TL;DR A role allows an identity to call the APIGateway. The UserPool is attached to the identity, and also attached to the app client id, and issues JWT tokens containing the app client id.

The API Gateway allows JWT tokens which have recently been issued for that client id and will forward requests to the Lambda.

What and Why

I spend a long day working it out and the documentation while large, is not quick. It seems to be you need to know it all before you can understand it. So here is my summary.

What is a JWT token?

Google it. But in brief it contains 3 sections (header.payload.signature), each of which is base64 encoded. When you call the user login URL that is hosted by Cognito, you get back a long URL containing an id_token, run that through a JWT decoder and you can see the payload contains the a payload of:

{
  "at_hash": "redacted",
  "sub": "redacted",
  "email_verified": true,
  "iss": "https://cognito-idp.eu-west-1.amazonaws.com/redacted",
  "cognito:username": "redacted",
  "preferred_username": "redacted",
  "aud": "redacted",
  "event_id": "redacted",
  "token_use": "id",
  "auth_time": redacted,
  "exp": redacted,
  "iat": redacted,
  "email": "redacted"
}

The iss field is the Issuer needed by the ApiGateway security config.

Lambda

Your GoLang code, which adheres to the ApiGateway JSon input and outputs.

ApiGateway

This directs a public url to your lambda. It also allows CORS and Authentication.

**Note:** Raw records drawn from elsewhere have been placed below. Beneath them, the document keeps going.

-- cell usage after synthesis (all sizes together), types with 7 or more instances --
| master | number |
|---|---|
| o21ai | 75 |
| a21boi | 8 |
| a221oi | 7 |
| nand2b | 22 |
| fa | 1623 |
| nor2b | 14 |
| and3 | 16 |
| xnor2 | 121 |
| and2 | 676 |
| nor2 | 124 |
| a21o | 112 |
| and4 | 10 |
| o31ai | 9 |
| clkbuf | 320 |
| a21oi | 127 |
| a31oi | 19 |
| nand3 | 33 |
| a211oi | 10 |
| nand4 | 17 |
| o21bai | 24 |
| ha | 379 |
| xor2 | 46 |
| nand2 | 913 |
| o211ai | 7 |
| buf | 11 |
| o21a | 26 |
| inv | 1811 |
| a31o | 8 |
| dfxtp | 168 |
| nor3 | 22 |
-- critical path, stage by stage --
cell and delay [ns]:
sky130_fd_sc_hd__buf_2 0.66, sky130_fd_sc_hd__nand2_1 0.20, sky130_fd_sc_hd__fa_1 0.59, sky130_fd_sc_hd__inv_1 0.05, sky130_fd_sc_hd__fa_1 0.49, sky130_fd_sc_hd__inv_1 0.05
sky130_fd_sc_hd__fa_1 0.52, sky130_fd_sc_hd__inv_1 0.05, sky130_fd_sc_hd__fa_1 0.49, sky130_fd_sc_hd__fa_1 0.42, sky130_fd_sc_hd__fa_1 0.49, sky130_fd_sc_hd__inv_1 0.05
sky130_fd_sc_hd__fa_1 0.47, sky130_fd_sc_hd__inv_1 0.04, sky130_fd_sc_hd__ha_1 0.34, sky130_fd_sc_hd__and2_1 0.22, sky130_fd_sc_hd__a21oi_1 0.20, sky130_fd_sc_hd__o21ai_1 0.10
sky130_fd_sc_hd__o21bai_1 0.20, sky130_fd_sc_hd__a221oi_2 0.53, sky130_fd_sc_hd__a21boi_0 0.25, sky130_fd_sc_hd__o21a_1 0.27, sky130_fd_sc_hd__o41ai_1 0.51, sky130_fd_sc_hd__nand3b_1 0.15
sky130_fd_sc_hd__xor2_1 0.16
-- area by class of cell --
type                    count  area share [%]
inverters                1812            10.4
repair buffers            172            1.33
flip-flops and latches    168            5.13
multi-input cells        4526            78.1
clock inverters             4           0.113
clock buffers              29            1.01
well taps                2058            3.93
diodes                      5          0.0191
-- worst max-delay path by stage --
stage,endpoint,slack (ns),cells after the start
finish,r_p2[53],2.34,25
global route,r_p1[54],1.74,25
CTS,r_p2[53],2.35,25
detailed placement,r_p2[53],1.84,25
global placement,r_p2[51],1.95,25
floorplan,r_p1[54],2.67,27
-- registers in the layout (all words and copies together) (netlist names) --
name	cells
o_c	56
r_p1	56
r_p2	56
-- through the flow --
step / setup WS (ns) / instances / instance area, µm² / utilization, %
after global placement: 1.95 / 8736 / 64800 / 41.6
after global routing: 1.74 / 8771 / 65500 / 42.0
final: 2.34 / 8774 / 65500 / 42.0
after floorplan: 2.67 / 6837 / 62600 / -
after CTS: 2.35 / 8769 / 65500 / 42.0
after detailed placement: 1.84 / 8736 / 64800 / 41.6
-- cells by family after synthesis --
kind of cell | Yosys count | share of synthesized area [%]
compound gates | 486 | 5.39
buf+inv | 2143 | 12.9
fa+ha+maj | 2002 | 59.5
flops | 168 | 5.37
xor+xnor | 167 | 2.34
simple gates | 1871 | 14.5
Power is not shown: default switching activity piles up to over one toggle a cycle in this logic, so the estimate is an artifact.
**src/hw/rtl/ilac_pkg.sv**
```systemverilog
// ----------------------------------------------------------------------------
// ilac_pkg
// Shared types, widths and constants of the IMU lever-arm correction unit.
// ----------------------------------------------------------------------------
package ilac_pkg;

    // field and register widths
    localparam int REG_W    = 54;
    localparam int ENTRY_W  = 18;
    localparam int SAMPLE_W = 24;

    // rotated sums at Q.32 and rounded body rate
    localparam int PROD_W  = ENTRY_W + SAMPLE_W;   // 42
    localparam int AF_W    = 43;                   // three-term sum, bounded
    localparam int WR_W    = AF_W - 16;            // 27, rounded body rate

    // w x arm at Q.32 and its rounded form
    localparam int VF_W    = WR_W + ENTRY_W;       // 45
    localparam int VR_W    = VF_W - 16;            // 29

    // w x v at Q.32
    localparam int CF_W    = WR_W + VR_W;          // 56

    // acceleration minus centripetal term, then rounded
    localparam int DF_W    = CF_W + 1;             // 57
    localparam int RN_W    = DF_W - 16;            // 41

    // register index codes
    localparam logic [1:0] REG_ROT_X = 2'd0;
    localparam logic [1:0] REG_ROT_Y = 2'd1;
    localparam logic [1:0] REG_ROT_Z = 2'd2;
    localparam logic [1:0] REG_ARM   = 2'd3;

    // register reset values: identity rows, zero arm
    localparam logic [REG_W-1:0] ROT_X_RST = 54'h00_0000_0001_0000;
    localparam logic [REG_W-1:0] ROT_Y_RST = 54'h00_0004_0000_0000;
    localparam logic [REG_W-1:0] ROT_Z_RST = 54'h10_0000_0000_0000;
    localparam logic [REG_W-1:0] ARM_RST   = 54'h00_0000_0000_0000;

    // output clamp limits
    localparam logic signed [SAMPLE_W-1:0] OUT_MAX = 24'sh7FFFFF;
    localparam logic signed [SAMPLE_W-1:0] OUT_MIN = 24'sh800000;

    typedef logic signed [ENTRY_W-1:0]  t_entry;
    typedef logic signed [SAMPLE_W-1:0] t_sample;
    typedef logic signed [PROD_W-1:0]   t_prod;
    typedef logic signed [AF_W-1:0]     t_afull;
    typedef logic signed [WR_W-1:0]     t_wrate;
    typedef logic signed [VF_W-1:0]     t_vfull;
    typedef logic signed [VR_W-1:0]     t_vrnd;
    typedef logic signed [CF_W-1:0]     t_cfull;
    typedef logic signed [DF_W-1:0]     t_diff;
    typedef logic signed [RN_W-1:0]     t_rnd;

    typedef t_sample t_sample_vec [3];
    typedef t_afull  t_afull_vec  [3];
    typedef t_wrate  t_wrate_vec  [3];
    typedef t_cfull  t_cfull_vec  [3];

    // one signed Q1.16 entry out of a packed row
    function automatic t_entry get_entry(input logic [REG_W-1:0] row, input int k);
        return t_entry'(row[ENTRY_W*k +: ENTRY_W]);
    endfunction

endpackage

```
**src/hw/rtl/ilac_merge.sv**
```systemverilog
// ----------------------------------------------------------------------------
// ilac_merge
// Combines the lanes: subtracts the centripetal term, rounds, saturates and
// registers the result with its strobe and the clip flag.
// ----------------------------------------------------------------------------
module ilac_merge (
    input  logic                  i_clk,
    input  logic                  i_rst_n,
    input  logic                  i_valid,
    input  ilac_pkg::t_afull_vec  i_a,
    input  ilac_pkg::t_cfull_vec  i_c,
    input  ilac_pkg::t_wrate_vec  i_w,
    output ilac_pkg::t_sample_vec o_acc,
    output ilac_pkg::t_sample_vec o_rate,
    output logic                  o_clipped,
    output logic                  o_valid
);
    import ilac_pkg::*;

    t_rnd    n_r   [3];
    t_sample n_acc [3];
    t_sample n_rate[3];
    logic    n_clip;

    // corrected acceleration and rate, clamped to 24 bits
    always_comb begin
        n_clip = 1'b0;
        for (int i = 0; i < 3; i++) begin
            t_diff d;
            d      = t_diff'(i_a[i]) - t_diff'(i_c[i]) + t_diff'(1 << 15);
            n_r[i] = t_rnd'(d[DF_W-1:16]);
            if (n_r[i] > OUT_MAX) begin
                n_acc[i] = OUT_MAX;
                n_clip   = 1'b1;
            end else if (n_r[i] < OUT_MIN) begin
                n_acc[i] = OUT_MIN;
                n_clip   = 1'b1;
            end else begin
                n_acc[i] = n_r[i][SAMPLE_W-1:0];
            end
            if (i_w[i] > OUT_MAX) begin
                n_rate[i] = OUT_MAX;
                n_clip    = 1'b1;
            end else if (i_w[i] < OUT_MIN) begin
                n_rate[i] = OUT_MIN;
                n_clip    = 1'b1;
            end else begin
                n_rate[i] = i_w[i][SAMPLE_W-1:0];
            end
        end
    end

    // output payload
    always_ff @(posedge i_clk) begin
        o_acc     <= n_acc;
        o_rate    <= n_rate;
        o_clipped <= n_clip;
    end

    // result strobe
    always_ff @(posedge i_clk) begin
        if (!i_rst_n) begin
            o_valid <= 1'b0;
        end else begin
            o_valid <= i_valid;
        end
    end

endmodule

```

CORS - if you are running your javascript in a web page locally you cannot call another website url unless the server you are calling tells the browser that it expects this. You can google the implementation. The important thing is that the browser enforces CORS by asking the server what OPTIONS it supports.

JWT security. You can hook the APIGateway to into the issuer and client app id from the Cognito user pool, and you need the iss (issuer) field from the JWT id_token that Cognity UserPool issues.

Cognito User pool

Create a user pool, and define an App Client - which allocates an App client id. You should at the same time create an SES authenticated email to issue verification, but that is a different concern.

This is the critical bit, the UserPool App Client Id has to be the same as the one in the ApiGateway.

Cognito Identity pool

The identity pool should be created, and this is what lets a logged in user invoke an ApiGateway using a JWT token.

You need the user pool id, to hook this identity pool up to it.

IAM roles

The identity pool will create an authenticated role and an unauthenticated role. You need to go to the IAM console in AWS and configure the authenticated roll to have the permission: AmazonAPIGatewayInvokeFullAccess

Summary of AWS Cognito invoking a Lambda via ApiGateway

A user logs into a pool and is given back a JWT id_token containing the app client id and issuer, plus other stuff.

The identity pool has an authenticated role which is configured to allow it to invoke the AWS APIGateway via an IAM role.

The javascript in your browser at the logged in URL can extract the id_token and place into the REST call header to the ApiGateway.

The APIGateway will confirm to the browser that CORS allows javascript loaded from that domain to call it. It will also confirm the id_token has the correct client id, and that the issuer and other time based details for the token are correct (this is all hidden from you as a dev, its internal to AWS).

The APIGateway will then forward the request using its standard JSON representation to the Lambda.